But, the instruction continued, the delegation should not "invite a detailed negotiation or discussion of future ABM systems. Our objective is to reach agreement on the broad principle that the agreement should not be interpreted in such a way that either side could circumvent its provisions through future ABM systems or components."[40]
Pursuant to this instruction, the U.S. delegation proposed two new sections for inclusion in the draft then under consideration. One provided that "each party undertakes not to deploy ABM systems using devices other than ABM interceptor missiles, ABM launchers, or ABM radars to perform the functions of these components." The other added to the provisions banning testing and deployment a specific reference to "other devices to perform the functions of these components." Smith argued that the U.S. draft proposed a more complete prohibition, which would be in the interest of both parties specifically because it makes clear that the obligations in the relevant provision apply "also to possible future types of devices capable of performing the functions of these components."[41]
The Soviets rejected the U.S. wording, arguing that it would add an unnecessary element of vagueness to the treaty and that existing provisions for review and amendment would be sufficient. Karpov was reported to have expressed the belief that "it was wrong to limit means not known to anyone." The representative of the Soviet Ministry of Defense, Lt. Gen. Konstantin A. Trusov, objected that the United States was proposing limitations on "conjectural" systems.[42]

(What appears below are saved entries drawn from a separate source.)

==> flow/design.v <==
module mux2(
    input           sel         ,
    input   [31:0]  data0_in    ,
    input   [31:0]  data1_in    ,
    output  [31:0]  data_out    
);
assign  data_out = (sel == 1'b1) ? data1_in : data0_in;  
endmodule
module mux3(
    input           [1:0]   sel         ,
    input           [31:0]  data0_in    ,
    input           [31:0]  data1_in    ,
    input           [31:0]  data2_in    ,
    output  reg     [31:0]  data_out    
);
always @(*)begin
    case(sel)
        2'b00 : data_out = data0_in;
        2'b01 : data_out = data1_in;
        2'b10 : data_out = data2_in;
        default : data_out = 32'd0;
    endcase
end
endmodule
module alu_add(
    input           [31:0]  data0       ,
    input           [31:0]  data1       ,
    output          [31:0]  ALU_result  
);
assign  ALU_result = data0 + data1;
endmodule
module  alu_ctrl(
    input           [3:0]   data_in     ,
    input           [1:0]   ALUOp       ,
    output  reg     [4:0]   ALU_ctl     
);
localparam  ALU_ADD     = 4'b0000   ; 
localparam  ALU_SUB     = 4'b1000   ; 
localparam  ALU_SLL     = 4'b0001   ; 
localparam  ALU_SLT     = 4'b0010   ; 
localparam  ALU_SLTU    = 4'b0011   ; 
localparam  ALU_XOR     = 4'b0100   ; 
localparam  ALU_SRL     = 4'b0101   ; 
localparam  ALU_SRA     = 4'b1101   ; 
localparam  ALU_OR      = 4'b0110   ; 
localparam  ALU_AND     = 4'b0111   ; 
localparam  R_ADD       = 5'b00000  ; 
localparam  R_SUB       = 5'b01000  ; 
localparam  R_SLL       = 5'b00001  ; 
localparam  R_SLT       = 5'b00010  ; 
localparam  R_SLTU      = 5'b00011  ; 
localparam  R_XOR       = 5'b00100  ; 
localparam  R_SRL       = 5'b00101  ; 
localparam  R_SRA       = 5'b01101  ; 
localparam  R_OR        = 5'b00110  ; 
localparam  R_AND       = 5'b00111  ; 
localparam  I_ADD       = 5'b10000  ; 
localparam  I_SUB       = 5'b11000  ; 
localparam  I_SLL       = 5'b10001  ; 
localparam  I_SLT       = 5'b10010  ; 
localparam  I_SLTU      = 5'b10011  ; 
localparam  I_XOR       = 5'b10100  ; 
localparam  I_SRL       = 5'b10101  ; 
localparam  I_SRA       = 5'b11101  ; 
localparam  I_OR        = 5'b10110  ; 
localparam  I_AND       = 5'b10111  ; 
always @(*) begin
    case(ALUOp)
        2'b00 : ALU_ctl = ALU_ADD;
        2'b01 : ALU_ctl = ALU_SUB;
        2'b10 : begin
                    if      (data_in == ALU_ADD ) ALU_ctl = R_ADD ;
                    else if (data_in == ALU_SUB ) ALU_ctl = R_SUB ;
                    else if (data_in == ALU_SLL ) ALU_ctl = R_SLL ;
                    else if (data_in == ALU_SLT ) ALU_ctl = R_SLT ;
                    else if (data_in == ALU_SLTU) ALU_ctl = R_SLTU;
                    else if (data_in == ALU_XOR ) ALU_ctl = R_XOR ;
                    else if (data_in == ALU_SRL ) ALU_ctl = R_SRL ;
                    else if (data_in == ALU_SRA ) ALU_ctl = R_SRA ;
                    else if (data_in == ALU_OR  ) ALU_ctl = R_OR  ;
                    else if (data_in == ALU_AND ) ALU_ctl = R_AND ;
                    else ALU_ctl = 4'd0;
        end
        2'b11 : begin
                    if      (data_in == ALU_ADD ) ALU_ctl = I_ADD ;
                    else if (data_in == ALU_SLL ) ALU_ctl = I_SLL ;
                    else if (data_in == ALU_SLT ) ALU_ctl = I_SLT ;
                    else if (data_in == ALU_SLTU) ALU_ctl = I_SLTU;
                    else if (data_in == ALU_XOR ) ALU_ctl = I_XOR ;
                    else if (data_in == ALU_SRL ) ALU_ctl = I_SRL ;
                    else if (data_in == ALU_SRA ) ALU_ctl = I_SRA ;
                    else if (data_in == ALU_OR  ) ALU_ctl = I_OR  ;
                    else if (data_in == ALU_AND ) ALU_ctl = I_AND ;
                    else ALU_ctl = 4'd0;
        end
        default : ALU_ctl = 4'd0;
    endcase
end
endmodule
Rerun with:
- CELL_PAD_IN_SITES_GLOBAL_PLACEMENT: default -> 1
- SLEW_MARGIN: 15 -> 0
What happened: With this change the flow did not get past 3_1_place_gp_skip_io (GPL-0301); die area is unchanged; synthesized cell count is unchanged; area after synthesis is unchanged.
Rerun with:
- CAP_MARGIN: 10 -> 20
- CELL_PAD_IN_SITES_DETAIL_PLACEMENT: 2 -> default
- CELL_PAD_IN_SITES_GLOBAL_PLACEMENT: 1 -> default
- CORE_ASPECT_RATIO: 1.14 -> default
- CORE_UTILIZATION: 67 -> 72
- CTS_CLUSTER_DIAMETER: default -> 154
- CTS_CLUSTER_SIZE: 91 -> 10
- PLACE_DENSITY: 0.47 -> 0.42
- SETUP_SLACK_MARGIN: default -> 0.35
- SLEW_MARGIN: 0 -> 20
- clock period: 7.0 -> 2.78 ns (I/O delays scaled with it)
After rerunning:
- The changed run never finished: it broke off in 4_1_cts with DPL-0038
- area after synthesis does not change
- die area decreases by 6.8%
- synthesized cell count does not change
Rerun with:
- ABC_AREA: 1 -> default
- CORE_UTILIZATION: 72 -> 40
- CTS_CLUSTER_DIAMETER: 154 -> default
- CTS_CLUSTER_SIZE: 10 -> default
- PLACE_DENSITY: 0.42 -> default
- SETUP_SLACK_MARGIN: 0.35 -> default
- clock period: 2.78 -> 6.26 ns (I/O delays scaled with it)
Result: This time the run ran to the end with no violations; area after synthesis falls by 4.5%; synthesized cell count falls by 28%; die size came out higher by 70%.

Smith replied firmly in support of the U.S. position that if the proposed changes were not adopted, "it would be a cruel illusion to the people of both nations to say that we had concluded an agreement on ABM systems. We should more properly say that there had been an agreement to limit ABM launchers, interceptors and radars." He "had a higher regard for Soviet weapon designers than to believe that they are content with ABM technology which dates back to the early 1950s."[43]
In Sofaer's view, then, the Soviet negotiators never abandoned their persistent opposition to a total ban on the development of future "devices." In accepting Agreed Statement D, they merely agreed that if such devices were developed (or "created") in the future, the intent of the parties to the Treaty was that such devices not be deployed before discussions between them, and that such discussions should be based on the express aim of the treaty to prevent the deployment of territorial defenses. This provision—coupled with the limiting language of Article II, which referred to ABM systems "currently consisting of" launchers, radars, and missiles—is therefore best understood not as a restriction on the testing of space-based systems incorporating new physical principles, but, on the contrary, as acknowledging that such testing would not be subject to the restrictions imposed on conventional technologies.